Insects don’t open their mouth to avoid poisonous or toxic substances. Understanding why this happens may provide clues about taste buds and their link to the brain. 

Scientists at the National Centre for Biological Sciences (NCBS) have discovered a single neuron – interneuron- which enables fruit fly to avoid eating toxic substances. They have shown how only a set of brain cells reacts to unpleasant substances. Insects have sensors for bitter substances and the moment they come in contact of bitter substances, these cells are activated. Interestingly insects quickly learn this and show a very peculiar response of not opening their mouth. It is similar to how toddlers reacting to bitter medical syrups. 


                                                                                   
It has been found that interneuron is involved in communicating bitter taste response from sensory neurons using small thread-like connections. The results of the study have been published in the journal Current Biology.

These findings can help understand how humans learn about food and environment. Interneurons create neural circuits to enable communication between sensory neurons and the central nervous system. They also play important role in the functions like reflexes, neuronal oscillations, and neurogenesis in the adult mammalian brain.

The group at NCBS is focused on study of progressive development of sensory and locomotory organs of the fruit fly, especially muscles, nerves, neural circuits and their behaviors. “This timely addition of information would help researchers to understand whether fly uses different neurons for different type of taste substances or it has a common circuit for all,” said Ali Asgar Bohra, a member of the research team.

“Even sugar fails to entice insects when these brain cells are active. These cells are on the top of the hierarchy that decides whether to eat or starve. In many insects, they have an extensible tubular sucking mouthpart or organ which is known as proboscis. In fruit fly these bitter-sensitive interneurons can essentially suppress proboscis extension reflex to appetitive stimuli, such as sugar and water,” Bohra explained. 
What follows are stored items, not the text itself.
[design/flow/run.sh]
#!/bin/bash
# OpenROAD 26Q1-2900-gdf79404cd8, Yosys 0.63+post, stock flow scripts
make -C /OpenROAD-flow-scripts/flow DESIGN_CONFIG=/design/flow/config.mk WORK_HOME=/design/flow/orfs finish
[design/flow/design.v]
module Convolution_with_pipeline(
    clk,
    rst_n,
	in_valid,
	In_IFM_1,
	In_IFM_2,
	In_IFM_3,
	In_IFM_4,
	In_IFM_5,
	In_IFM_6,
	In_IFM_7,
	In_IFM_8,
	In_IFM_9,
	In_Weight_1,
	In_Weight_2,
	In_Weight_3,
	In_Weight_4,
    In_Weight_5,
	In_Weight_6,
	In_Weight_7,
	In_Weight_8,
	In_Weight_9,
    out_valid, 
	Out_OFM,
    );
input clk, rst_n;
input in_valid;
input[7:0]In_IFM_1;
input[7:0]In_IFM_2;
input[7:0]In_IFM_3;
input[7:0]In_IFM_4;
input[7:0]In_IFM_5;
input[7:0]In_IFM_6;
input[7:0]In_IFM_7;
input[7:0]In_IFM_8;
input[7:0]In_IFM_9;
input[7:0]In_Weight_1;
input[7:0]In_Weight_2;
input[7:0]In_Weight_3;
input[7:0]In_Weight_4;
input[7:0]In_Weight_5;
input[7:0]In_Weight_6;
input[7:0]In_Weight_7;
input[7:0]In_Weight_8;
input[7:0]In_Weight_9;
output reg out_valid;
output reg [20:0]Out_OFM;
parameter IDLE      	= 3'd0;
parameter IN        	= 3'd1;
parameter stage_1       = 3'd2;
parameter stage_12		= 3'd3;
parameter stage_123		= 3'd4;
parameter stage_all		= 3'd5;
parameter stage_all_out	= 3'd6;
reg [2:0]cstate;
reg [2:0]nstate;
reg [7:0]In_1;
reg [7:0]In_2;
reg [7:0]In_3;
reg [7:0]In_4;
reg [7:0]In_5;
reg [7:0]In_6;
reg [7:0]In_7;
reg [7:0]In_8;
reg [7:0]In_9;
reg [7:0]weigts1;
reg [7:0]weigts2;
reg [7:0]weigts3;
reg [7:0]weigts4;
reg [7:0]weigts5;
reg [7:0]weigts6;
reg [7:0]weigts7;
reg [7:0]weigts8;
reg [7:0]weigts9;
reg [20:0] pps1_1;
reg [20:0] pps1_2;
reg [20:0] pps1_3;
reg [20:0] pps1_4;
reg [20:0] pps1_5;
reg [20:0] pps1_6;
reg [20:0] pps1_7;
reg [20:0] pps1_8;
reg [20:0] pps1_9;
reg [20:0] pps2_1;
reg [20:0] pps2_2;
reg [20:0] pps2_3;
reg [20:0] pps2_4;
reg [20:0] pps2_5;
reg [20:0] pps3_1;
reg [20:0] pps3_2;
reg [20:0] pps3_3;
reg [20:0] pps4_1;
reg [20:0] pps4_2;
wire [20:0]MUL_1;
wire [20:0]MUL_2;
wire [20:0]MUL_3;
wire [20:0]MUL_4;
wire [20:0]MUL_5;
wire [20:0]MUL_6;
wire [20:0]MUL_7;
wire [20:0]MUL_8;
wire [20:0]MUL_9;
wire [20:0]Adder_11;
wire [20:0]Adder_12;
wire [20:0]Adder_13;
wire [20:0]Adder_14;
wire [20:0]Adder_21;
wire [20:0]Adder_22;
wire [20:0]Adder_3;
wire [20:0]Adder_4;
always@(posedge clk or negedge rst_n)
begin
	if(!rst_n)
		cstate <= IDLE;
	else 
		cstate <= nstate;
end
always@(*)
	begin
	case(cstate)
		IDLE:  
			if(in_valid==1)   
				nstate = IN;      
			else
				nstate = cstate;
		IN:
			nstate = stage_1;
		stage_1:  
			nstate = stage_12; 
		stage_12: 	                           
			nstate = stage_123;
		stage_123:
			nstate = stage_all;
		stage_all:
			nstate =  stage_all_out;
		stage_all_out:
			if(!rst_n)
				nstate = IDLE;
			else 
				nstate = stage_all_out;
		default
			nstate = cstate;
	endcase
	end
always@(posedge clk or negedge rst_n)   
begin
	if(!rst_n)
		begin
			In_1 <= 8'd0;
			In_2 <= 8'd0;
			In_3 <= 8'd0;
			In_4 <= 8'd0;
			In_5 <= 8'd0;
			In_6 <= 8'd0;
			In_7 <= 8'd0;
			In_8 <= 8'd0;
			In_9 <= 8'd0;
		end
	else if(in_valid == 1)
		begin
			In_1 <= In_IFM_1;
			In_2 <= In_IFM_2;	
			In_3 <= In_IFM_3;	
			In_4 <= In_IFM_4;
			In_5 <= In_IFM_5;
			In_6 <= In_IFM_6;	
			In_7 <= In_IFM_7;	
			In_8 <= In_IFM_8;	
			In_9 <= In_IFM_9;
		end	
	else if(cstate == IDLE)
		begin
			In_1 <= 8'd0;
			In_2 <= 8'd0;
			In_3 <= 8'd0;
			In_4 <= 8'd0;
			In_5 <= 8'd0;
			In_6 <= 8'd0;
			In_7 <= 8'd0;
			In_8 <= 8'd0;
			In_9 <= 8'd0;
		end
	else
		begin
			In_1 <= In_1;
			In_2 <= In_2;
			In_3 <= In_3;
			In_4 <= In_4;
			In_5 <= In_5;
			In_6 <= In_6;
			In_7 <= In_7;
			In_8 <= In_8;
			In_9 <= In_9;
		end
end
always@(posedge clk or negedge rst_n)   
begin
	if(!rst_n)
		begin
			weigts1 <= 8'd0;
			weigts2 <= 8'd0;
			weigts3 <= 8'd0;
			weigts4 <= 8'd0;
			weigts5 <= 8'd0;
			weigts6 <= 8'd0;
			weigts7 <= 8'd0;
			weigts8 <= 8'd0;
			weigts9 <= 8'd0;
		end
	else if(in_valid == 1)
		begin
			weigts1 <= In_Weight_1;
			weigts2 <= In_Weight_2;	
			weigts3 <= In_Weight_3;	
			weigts4 <= In_Weight_4;
			weigts5 <= In_Weight_5;
			weigts6 <= In_Weight_6;	
			weigts7 <= In_Weight_7;	
			weigts8 <= In_Weight_8;
			weigts9 <= In_Weight_9;
		end
	else if(cstate == IDLE)
		begin
			weigts1 <= 8'd0;
			weigts2 <= 8'd0;
			weigts3 <= 8'd0;
			weigts4 <= 8'd0;
			weigts5 <= 8'd0;
			weigts6 <= 8'd0;
			weigts7 <= 8'd0;
			weigts8 <= 8'd0;
			weigts9 <= 8'd0;
		end	
	else
		begin
			weigts1 <= weigts1;
			weigts2 <= weigts2;
			weigts3 <= weigts3;
			weigts4 <= weigts4;
			weigts5 <= weigts5;
			weigts6 <= weigts6;
			weigts7 <= weigts7;
			weigts8 <= weigts8;
			weigts9 <= weigts9;
		end
end
assign MUL_1 = In_1 * weigts1;
assign MUL_2 = In_2 * weigts2;
assign MUL_3 = In_3 * weigts3;
assign MUL_4 = In_4 * weigts4;
assign MUL_5 = In_5 * weigts5;
assign MUL_6 = In_6 * weigts6;
assign MUL_7 = In_7 * weigts7;
assign MUL_8 = In_8 * weigts8;
assign MUL_9 = In_9 * weigts9;
assign Adder_11 = pps1_1 + pps1_2;
assign Adder_12 = pps1_3 + pps1_4;
assign Adder_13 = pps1_5 + pps1_6; 
assign Adder_14 = pps1_7 + pps1_8; 
assign Adder_21 = pps2_1 + pps2_2; 
assign Adder_22 = pps2_3 + pps2_4; 
assign Adder_3 = pps3_1 + pps3_2; 
assign Adder_4 = pps4_1 + pps4_2; 
always @(posedge clk or negedge rst_n) 
begin
	if(!rst_n)
		begin 
			pps1_1 <= 21'd0;
			pps1_2 <= 21'd0;
			pps1_3 <= 21'd0;
			pps1_4 <= 21'd0;
			pps1_5 <= 21'd0;
			pps1_6 <= 21'd0;
			pps1_7 <= 21'd0;
			pps1_8 <= 21'd0;
			pps1_9 = 21'd0;
			pps2_1 <= 21'd0;
			pps2_2 <= 21'd0;
			pps2_3 <= 21'd0;
			pps2_4 <= 21'd0;
			pps2_5 = 21'd0;
			pps3_1 <= 21'd0;
			pps3_2 <= 21'd0;
			pps3_3 = 21'd0;
			pps4_1 <= 21'd0;
			pps4_2 = 21'd0;	
		end
	else if (cstate == stage_1)
		begin
			pps1_1 <= MUL_1;
			pps1_2 <= MUL_2;
			pps1_3 <= MUL_3;
			pps1_4 <= MUL_4;
			pps1_5 <= MUL_5;
			pps1_6 <= MUL_6;
			pps1_7 <= MUL_7;
			pps1_8 <= MUL_8;
			pps1_9 = MUL_9;
		end
	else if (cstate == stage_12)
		begin
			pps1_1 <= MUL_1;
			pps1_2 <= MUL_2;
			pps1_3 <= MUL_3;
			pps1_4 <= MUL_4;
			pps1_5 <= MUL_5;
			pps1_6 <= MUL_6;
			pps1_7 <= MUL_7;
			pps1_8 <= MUL_8;
			pps2_1 <= Adder_11;
			pps2_2 <= Adder_12;
			pps2_3 <= Adder_13;
			pps2_4 <= Adder_14;
			pps2_5 = pps1_9;
			pps1_9 = MUL_9;
		end
	else if (cstate == stage_123)
		begin
			pps1_1 <= MUL_1;
			pps1_2 <= MUL_2;
			pps1_3 <= MUL_3;
			pps1_4 <= MUL_4;
			pps1_5 <= MUL_5;
			pps1_6 <= MUL_6;
			pps1_7 <= MUL_7;
			pps1_8 <= MUL_8;
			pps2_1 <= Adder_11;
			pps2_2 <= Adder_12;
			pps2_3 <= Adder_13;
			pps2_4 <= Adder_14;
			pps3_1 <= Adder_21;
			pps3_2 <= Adder_22;
			pps3_3 = pps2_5;
			pps2_5 = pps1_9;
			pps1_9 = MUL_9;
		end
	else if ((cstate == stage_all) || (cstate == stage_all_out))
		begin
			pps1_1 <= MUL_1;
			pps1_2 <= MUL_2;
			pps1_3 <= MUL_3;
			pps1_4 <= MUL_4;
			pps1_5 <= MUL_5;
			pps1_6 <= MUL_6;
			pps1_7 <= MUL_7;
			pps1_8 <= MUL_8;
			pps2_1 <= Adder_11;
			pps2_2 <= Adder_12;
			pps2_3 <= Adder_13;
			pps2_4 <= Adder_14;
			pps3_1 <= Adder_21;
			pps3_2 <= Adder_22;
			pps4_1 <= Adder_3;
			pps4_2 = pps3_3;
			pps3_3 = pps2_5;
			pps2_5 = pps1_9;
			pps1_9 = MUL_9;
		end
	else if (cstate == IDLE)
		begin
			pps1_1 <= 21'd0;
			pps1_2 <= 21'd0;
			pps1_3 <= 21'd0;
			pps1_4 <= 21'd0;
			pps1_5 <= 21'd0;
			pps1_6 <= 21'd0;
			pps1_7 <= 21'd0;
			pps1_8 <= 21'd0;
			pps1_9 = 21'd0;			
			pps2_1 <= 21'd0;
			pps2_2 <= 21'd0;
			pps2_3 <= 21'd0;
			pps2_4 <= 21'd0;
			pps2_5 = 21'd0;			
			pps3_1 <= 21'd0;
			pps3_2 <= 21'd0;
			pps3_3 = 21'd0;			
			pps4_1 <= 21'd0;
			pps4_2 = 21'd0;			
		end
	else 
		begin
			pps1_1 <= pps1_1;
			pps1_2 <= pps1_2;
			pps1_3 <= pps1_3;
			pps1_4 <= pps1_4;
			pps1_5 <= pps1_5;
			pps1_6 <= pps1_6;
			pps1_7 <= pps1_7;
			pps1_8 <= pps1_8;
			pps1_9 = pps1_9;
			pps2_1 <= pps2_1;
			pps2_2 <= pps2_2;
			pps2_3 <= pps2_3;
			pps2_4 <= pps2_4;
			pps2_5 = pps2_5;
			pps3_1 <= pps3_1;
			pps3_2 <= pps3_2;
			pps3_3 = pps3_3;
			pps4_1 <= pps4_1;
			pps4_2 = pps4_2;
		end
end
always@(posedge clk or negedge rst_n)
begin
	if(!rst_n)
		Out_OFM <= 21'd0;
	else if(cstate == stage_all_out)
		Out_OFM <= Adder_4;
	else 
		Out_OFM <= 21'd0;
end
always@(posedge clk or negedge rst_n)
begin
	if(!rst_n)
		out_valid <= 1'd0;
	else if(cstate == stage_all_out)
		out_valid <= 1'd1;
	else 
		out_valid <= 1'd0;
end
endmodule
[design/flow/config.mk]
export PLATFORM = sky130hd
export DESIGN_NAME = Convolution_with_pipeline
export DESIGN_NICKNAME = Convolution_with_pipeline
export VERILOG_FILES = /design/flow/design.v
export SDC_FILE = /design/flow/constraint.sdc
export NUM_CORES = 4
export LEC_CHECK = 1
export CORE_UTILIZATION = 50
[design/flow/constraint.sdc]
current_design Convolution_with_pipeline

set clk_period 10.5
set clk_io_pct 0.2

create_clock -name clk0 -period $clk_period [get_ports {clk}]

set non_clock_inputs [all_inputs -no_clocks]
set_input_delay [expr $clk_period * $clk_io_pct] -clock clk0 $non_clock_inputs
set_output_delay [expr $clk_period * $clk_io_pct] -clock clk0 [all_outputs]
==> flow_summary.json <==
{
  "worstMarginPinSlew_ns": 0.753,
  "ioPinCount": 169,
  "grt_first_pass_wirelength_mm": 169,
  "worstPathArrival_ns": 5.06,
  "drc": 0,
  "netlist_area_mm2": 0.0422,
  "insertion_delay_ns": 0.68,
  "die_w_um": 292,
  "post_cts_buffers": 0,
  "synthArstFlopShare_pct": 100,
  "finalClockPeriodUsage_pct": 43.1,
  "grt_start_max_net_pins": 119,
  "outcome": "completed",
  "power_density_mw_per_mm2": 223,
  "ys_cells": 4525,
  "chipArea_mm2": 0.0855,
  "vias": 31041,
  "setup_tns_ns": 0,
  "rsz0062_at_grt": "false",
  "fin_skew_ns": 0.0480,
  "grt_usage_pct": 26.3,
  "slew_viol_final": 0,
  "worst_slack_ns": 5.97,
  "postCtsResizedCells": 0,
  "gp_congestion": 0.933,
  "root_buffer": "clkbuf_16",
  "ant_nets": 0,
  "routed_wl_mm": 103,
  "slew_headroom_pct": 49.8,
  "hold_buffers": 0,
  "fillers": 7437,
  "syn_avg_cell_area_um2": 9.32,
  "finalPower_mw": 10.5,
  "drt_iter0_drc": 1504,
  "wl_per_cell_um": 17.8,
  "warnings": 31,
  "layout_top_cell": "nand2_1",
  "hold_path_class": "flop to flop",
  "criticalPathCategory": "flop to flop",
  "fin_crit_ns": 4.53,
  "cts_tree": "yes",
  "clock-sinks": 487,
  "fmax_mhz": 221,
  "clk_pin_slew_ns": 0.06,
  "synth_top_flop_cell": "dfrtp_1",
  "setup_viol": 0,
  "cp.required_ns": 11.03,
  "ys_ff": 487,
  "pre_cts_slack_ns": 6.03,
  "rows": 106,
  "netlist_instances": 4525,
  "first_pass_iters": 7,
  "p_leak_nw": 23.5,
  "antenna_found_initial": 3,
  "crit_path_start_kind": "flop",
  "gr-total-overflow": 0,
  "dp_hpwl_mm": 79.1,
  "utilization_pct": 56.3,
  "ctsHtreeMaxLevel": 2,
  "area_growth_pct": 11.5,
  "crit_path_end_kind": "flop",
  "yosysWarnings": 1,
  "port_buffers": 167,
  "cap_violations": 0,
  "edf_count": 0,
  "synth_seq_share_pct": 28.9,
  "final_cells": 5773,
  "hold_viol": 0,
  "grt_pass1_vias": 31068,
  "cts.path.max_buffers": 3,
  "cp_max_fo": 9,
  "final_cell_mix": "nand2_1, dfrtp_1, and2_1, ha_1, inv_1",
  "cts_made_buffers": 60,
  "ys_area_mm2": 0.0422,
  "drive_gt1_share_pct": 3.50,
  "ir_drop_uv": 145,
  "die_y_um": 292,
  "via_per_inst": 5.38,
  "ys_types": 73,
  "fp.coreArea_mm2": 0.0836,
  "core_util_floorplan_pct": 50.5,
  "place_inst": 5663
}
cells by family after synthesis:
| family | synth area share [%] |
|---|---|
| XOR/XNOR | 4.09 |
| flip-flops | 28.9 |
| AND-OR/OR-AND | 14.5 |
| buffers and inverters | 5.29 |
| adder cells (fa/ha/maj) | 29.3 |
| AND/OR/NAND/NOR | 17.9 |
| other | 0.00889 |
sequential cells by signal, indices dropped and copies added, names as in the netlist, 17 cells and up:
signal,count
pps2_3,17
pps2_1,17
Out_OFM,20
pps2_2,17
pps2_4,17
pps3_2,18
pps3_1,18
pps4_1,19
worst max-delay path, stage by stage (launching register included):
cell      delay [ns]
dfrtp_1         0.48
and2_1          0.22
fa_1            0.44
fa_1            0.49
inv_1           0.05
fa_1            0.48
fa_1            0.49
inv_1           0.04
ha_1            0.23
a211oi_1        0.28
o21ai_1         0.12
a21oi_1         0.36
o21ai_1         0.14
a311oi_1        0.34
xnor2_1         0.16
o21ai_1         0.07
metal layers:
| layer | track usage (%) | wire [µm] | share of wire (%) | vias to the layer above |
|---|---|---|---|---|
| met5 | 0.113 | 0 | 0 | - |
| met3 | 8.22 | 8040 | 7.8 | 97 |
| met2 | 37.0 | 43900 | 43 | 622 |
| li1 | - | - | - | 15444 |
| met4 | 4.60 | 2260 | 2.2 | 0 |
| met1 | 42.4 | 48300 | 47 | 14878 |
area by class of cell:
type | count | area, µm² | share of cell area [%]
clock inverter | 32 | 418 | 0.889
antenna | 1 | 2.50 | 0.00532
timing repair buffer | 194 | 1910 | 4.06
inverter | 453 | 1700 | 3.62
tap | 1080 | 1350 | 2.87
sequential | 487 | 12200 | 25.9
clock buffer | 77 | 1670 | 3.54
multi-input combinational | 3449 | 27800 | 59.1
through the flow:
step,area (µm²),hold WS (ns)
3_3_place_gp,44900,0.334
2_1_floorplan,42200,0.331
3_5_place_dp,44900,0.346
4_1_cts,47000,0.360
5_1_grt,47000,0.364
6_report,47000,0.362
power breakdown:
part | switching, mW | internal, mW | total [mW] | leakage [nW]
Sequential | 0.611 | 2.43 | 3.04 | 6.29
Combinational | 3.06 | 2.20 | 5.27 | 16.2
Clock | 0.891 | 1.28 | 2.17 | 1.02
Total | 4.56 | 5.91 | 10.5 | 23.5
cells in the mapped netlist, drive strengths merged, types with 22 or more instances:
cell / count / area share [%]
a211oi: 47 / 0.87
a21o: 72 / 1.3
a21oi: 152 / 1.8
a22o: 80 / 1.7
a31oi: 29 / 0.43
and2: 470 / 7.0
clkbuf: 120 / 1.1
dfrtp: 486 / 29
fa: 332 / 16
ha: 456 / 14
inv: 453 / 4.0
nand2: 501 / 4.5
nand2b: 165 / 2.4
nand3: 144 / 1.7
nor2: 109 / 0.97
nor3: 38 / 0.46
o21a: 28 / 0.50
o21ai: 432 / 5.1
o21bai: 29 / 0.52
o31ai: 22 / 0.40
xnor2: 106 / 2.2
xor2: 91 / 1.9
path summary, 6_finish.rpt:
check | startpoint | to | slack (ns) | depth (start not counted)
max | weigts8[2] | pps1_8[15] | 5.97 | 15
min | cstate[4] | cstate[2] | 0.36 | 0
max reg2reg | weigts8[2] | pps1_8[15] | 5.97 | 15
min reg2reg | cstate[4] | cstate[2] | 0.36 | 0
max in group asynchronous | rst_n | weigts9[3] | 7.29 | 3
min in group asynchronous | rst_n | Out_OFM[3] | 1.42 | 1
Power is estimated from default activity; no workload was simulated.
The study, he said, will let scientists decipher the fly brain circuit of bitter/ toxic taste processing. Since the taste perception has similar modalities in fly and mammals including humans, it could help understand how the human brain differentiates between sweet and bitter taste. It may also be useful in understanding how mosquitoes sense environment particularly chemical substances, and control them using better repellents.

The research team Ali Asgar Bohra, K. VijayRaghavan (both NCBS), Benjamin R. Kallman (University of California, USA), and Heinrich Reichert (University of Basel, Switzerland). This work was supported by the Department of Science and Technology (DST).